The Legal Advice Office

  • The choices of a Repair, replacement or a refund when it comes to the purchase of a defective motor vehicle in terms of the Consumer Protection Act No 68 of 2008 (CPA)?

    What do you do if you purchase a defective motor vehicle from a new or second hand vehicle?

    What recourse do you have?

  • The consumer has a legal right to safe, good quality goods

     Auto Repair shop 2

    “Why is it that we now have legal recourse if we buy a motor vehicle which is defective or which was previously involved in an accident and this fact was not disclosed to us at the time that we bought the vehicle?”

     This is the question we were asked via our website.

    The answer to that question is that you have protection depending on the facts in both the common law of contract and also probably/possibly in terms of the Consumer Protection Act: No 68 of 2008 (CPA).

    In terms of the common law, you would have to rely on a breach of the contract terms by the seller of the motor vehicle or his/her bad faith, misrepresentation or failure to disclose.

  • The Consumer Protection Act - Recap

    The Consumer Protection Act No 68 of 2008: (CPA): Section 56 (2): Recap:

    We have recently looked at the implied warranty on the quality of goods guaranteed by the CPA and more particularly section 55 & 56 of that Act of Parliament.

    There is still a lot of confusion about the Consumer’s Right to choose a Repair, Replacement or Refund in respect of Damaged or Defective Goods as guaranteed by these sections of the Act.

    As we all know by now the Consumer Protection Act (CP Act) came into operation at midnight on the 31st March 2011.

    Section 56 (2) of the Consumer Protection Act, No 68 of 2008 reads as follows:

    “Within six months after the delivery of any goods to a consumer, the consumer may return the goods to the supplier, without penalty, and at the supplier’s risk and expense, if the goods fail to satisfy the requirements and standards contemplated in section 55 (Consumers rights to safe, good quality goods) and the supplier must, at the direction of the consumer, either:

    1. Repair or replace the failed, unsafe or defective goods, or
    2. Refund to the consumer the price paid by the consumer for the goods.”

    That seems pretty straight forward; and to a very large extent self-explanatory.

    Why then do so many suppliers duck and dive; and attempt to avoid their legal obligations to the consumer and their customers.
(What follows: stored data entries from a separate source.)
This design comes from an exercise in tuning for small area and a short achievable clock period on the open sky130 flow, not from production work. The RTL was checked by simulation tests, not by an equivalence proof against the original design. The clock port is modelled as an ideal driver; clocking choices that lean on that would not hold on a real chip. Power figures rest on the tool's default switching activity, not on a simulated workload.

## principal
module principal (
	input clk,
	input reset,
	input [6:0] teclas,
	output clk_out
	);
Size in the first run: about 110 cells after synthesis, ~16 flip-flops, roughly 10 I/O pins, roughly 800 um2 of cells after synthesis.
export LEC_CHECK = 0
export CAP_MARGIN = 20
export CORE_AREA = 4 4 76 76
export CTS_BUF_LIST = sky130_fd_sc_hd__clkbuf_4
export CTS_CLUSTER_DIAMETER = 100
export CTS_CLUSTER_SIZE = 30
export DIE_AREA = 0 0 80 80
export SLEW_MARGIN = 20
export SYNTH_HIERARCHICAL = 0
create_clock -name core_clock -period 100.0 [get_ports {clk}]
standard.sh (not shown) runs the stock make flow with config.mk's settings and CLKGATE_MAP_FILE= SYNTH_SCRIPT=/design/flow/synth_recipe.tcl, a recipe that flattens the netlist after the stock synthesis.
==> flow/flow/run.sh <==
#!/bin/bash
# Layout flow: the standard ORFS flow with two changes.
#  - Synthesis is the standard flow's own synthesis script with only the ABC script
#    swapped for an area-oriented one (flow/abc_area.script); every other
#    step, including flip-flop mapping and register naming, is unchanged.
#  - Port buffers use the smallest buffer (buf_1).
# Each tool's full output goes to a log file in this folder and under
# orfs/logs as ORFS writes them.
set -euo pipefail
W=$(pwd)

cat > "$W/own_synth.tcl" <<EOF
proc abc {args} {
  set i [lsearch -exact \$args -script]
  if {\$i >= 0} { lset args [expr {\$i + 1}] $W/flow/abc_area.script }
  yosys abc {*}\$args
}
source $W/synth_recipe.tcl
EOF

sed "s#SYNTH_SCRIPT=[^ ]*#SYNTH_SCRIPT=$W/own_synth.tcl#" standard.sh > own_standard.sh
grep -q "SYNTH_SCRIPT=$W/own_synth.tcl" own_standard.sh

export BUFFER_PORTS_ARGS="-buffer_cell sky130_fd_sc_hd__buf_1"
# optimisation target only: ask timing repair for this much setup slack at
# the design's period, so it speeds up the input and output paths
if [[ -f flow/setup_margin ]]; then export SETUP_SLACK_MARGIN=$(cat flow/setup_margin); fi
if [[ -f flow/setup_moves ]]; then export SETUP_MOVE_SEQUENCE=$(cat flow/setup_moves); export SKIP_GATE_CLONING=1; fi
bash own_standard.sh finish > "$W/flow_make.log" 2>&1
==> flow/flow/abc_area.script <==
strash
&get -n
&fraig -x
&put
dc2
dch -f
amap
topo
==> flow/flow/setup_margin <==
78.6
==> flow/flow/setup_moves <==
sizeup,swap
Then changed:
--- a/flow/flow/run.sh
+++ b/flow/flow/run.sh
@@ -27,3 +27,7 @@
 if [[ -f flow/setup_margin ]]; then export SETUP_SLACK_MARGIN=$(cat flow/setup_margin); fi
 if [[ -f flow/setup_moves ]]; then export SETUP_MOVE_SEQUENCE=$(cat flow/setup_moves); export SKIP_GATE_CLONING=1; fi
+if [[ -f flow/clock_root_cell ]]; then
+  export CLOCK_ROOT_CELL=$(cat flow/clock_root_cell)
+  export POST_CTS_TCL=$W/flow/post_cts.tcl
+fi
 bash own_standard.sh finish > "$W/flow_make.log" 2>&1
==> flow/flow/abc_area.script (replaced) <==
strash
&get -n
&deepsyn -J 100 -S 6 -T 100
&put
dch -f
&get -n
&dch -f
&nf -R 1000
&put
topo
==> flow/flow/clock_root_cell (new file) <==
sky130_fd_sc_hd__clkbuf_8
==> flow/flow/post_cts.tcl (new file) <==
# Runs at the end of ORFS's CTS step (POST_CTS_TCL).  CTS on sky130hd always
# builds a root buffer and two leaf buffers; for this design's 16 flip-flops
# one buffer is enough.  Every flip-flop clock pin moves to the root buffer's
# output net, the leaf buffers are removed and the root buffer is resized to
# a strength that keeps the clock-pin slew low.  All flip-flops keep the same
# clock path (one buffer), so no register's clock is skewed against another.
set block [ord::get_db_block]
set clk_net [$block findNet [get_name [get_nets -of_objects [get_ports clk]]]]
set roots {}
foreach it [$clk_net getITerms] {
  if {[$it isInputSignal]} { lappend roots [$it getInst] }
}
if {[llength $roots] == 1} {
  set root [lindex $roots 0]
  set root_out [[$root findITerm X] getNet]
  set removed 0
  foreach it [$root_out getITerms] {
    set inst [$it getInst]
    if {$inst == $root} continue
    if {![string match *clkbuf* [[$inst getMaster] getName]]} continue
    set leaf_net [[$inst findITerm X] getNet]
    foreach sink [$leaf_net getITerms] {
      if {[$sink getInst] == $inst} continue
      $sink disconnect
      $sink connect $root_out
    }
    odb::dbInst_destroy $inst
    odb::dbNet_destroy $leaf_net
    incr removed
  }
  $root swapMaster [[ord::get_db] findMaster $::env(CLOCK_ROOT_CELL)]
  puts "post_cts: removed $removed clock buffers, root [$root getName] is $::env(CLOCK_ROOT_CELL)"
  detailed_placement
  check_placement -verbose
  estimate_parasitics -placement
  report_clock_skew
} else {
  puts "post_cts: clock port drives [llength $roots] cells, tree left as is"
}
removed: flow/flow/setup_margin
removed: flow/flow/setup_moves
The changed run stopped in 4_1_cts.
Area after synthesis drops by 2.5%.
Synthesized cell count drops by 12%.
The answer to this question is that it is a nuisance to a supplier and they need to take time out; and incur cost; in repairing, replacing or refunding a consumer for an item that they have already sold to them. Things were far too comfortable for suppliers before the advent of the Consumer Protection Act as they, in the past, would simply tell us that it was not their problem once we had taken delivery of an item and paid for it.

    One has to remember that the provisions of this Act and these sections do not cover private individuals as sellers; as they are not suppliers or service providers conducting their sale in the ordinary course of business. In short the act does not cover private sales. Your remedies in the case of private sales lie in the common law of contract.

    One has to look at the definition of “a consumer” and “a supplier; in order to get confirmation that private sales are not covered by these provisions of the Consumer Protection Act.”

    Section 1 is the definition section of the Consumer Protection Act No 68 of 2008.

    In section 1; “a consumer’ is defined in great detail. It will suffice for our purposes here to simply quote from part of the full definition: “A consumer means a person to whom those particular goods or services are marketed in the ordinary course of the supplier’s business.” The section then goes on to give a more comprehensive detailed definition which it is not necessary to dissect here but the definition of a consumer is very wide and includes just about anyone buying an item from someone else who is conducting a business enterprise in selling amongst other things that particular item/items.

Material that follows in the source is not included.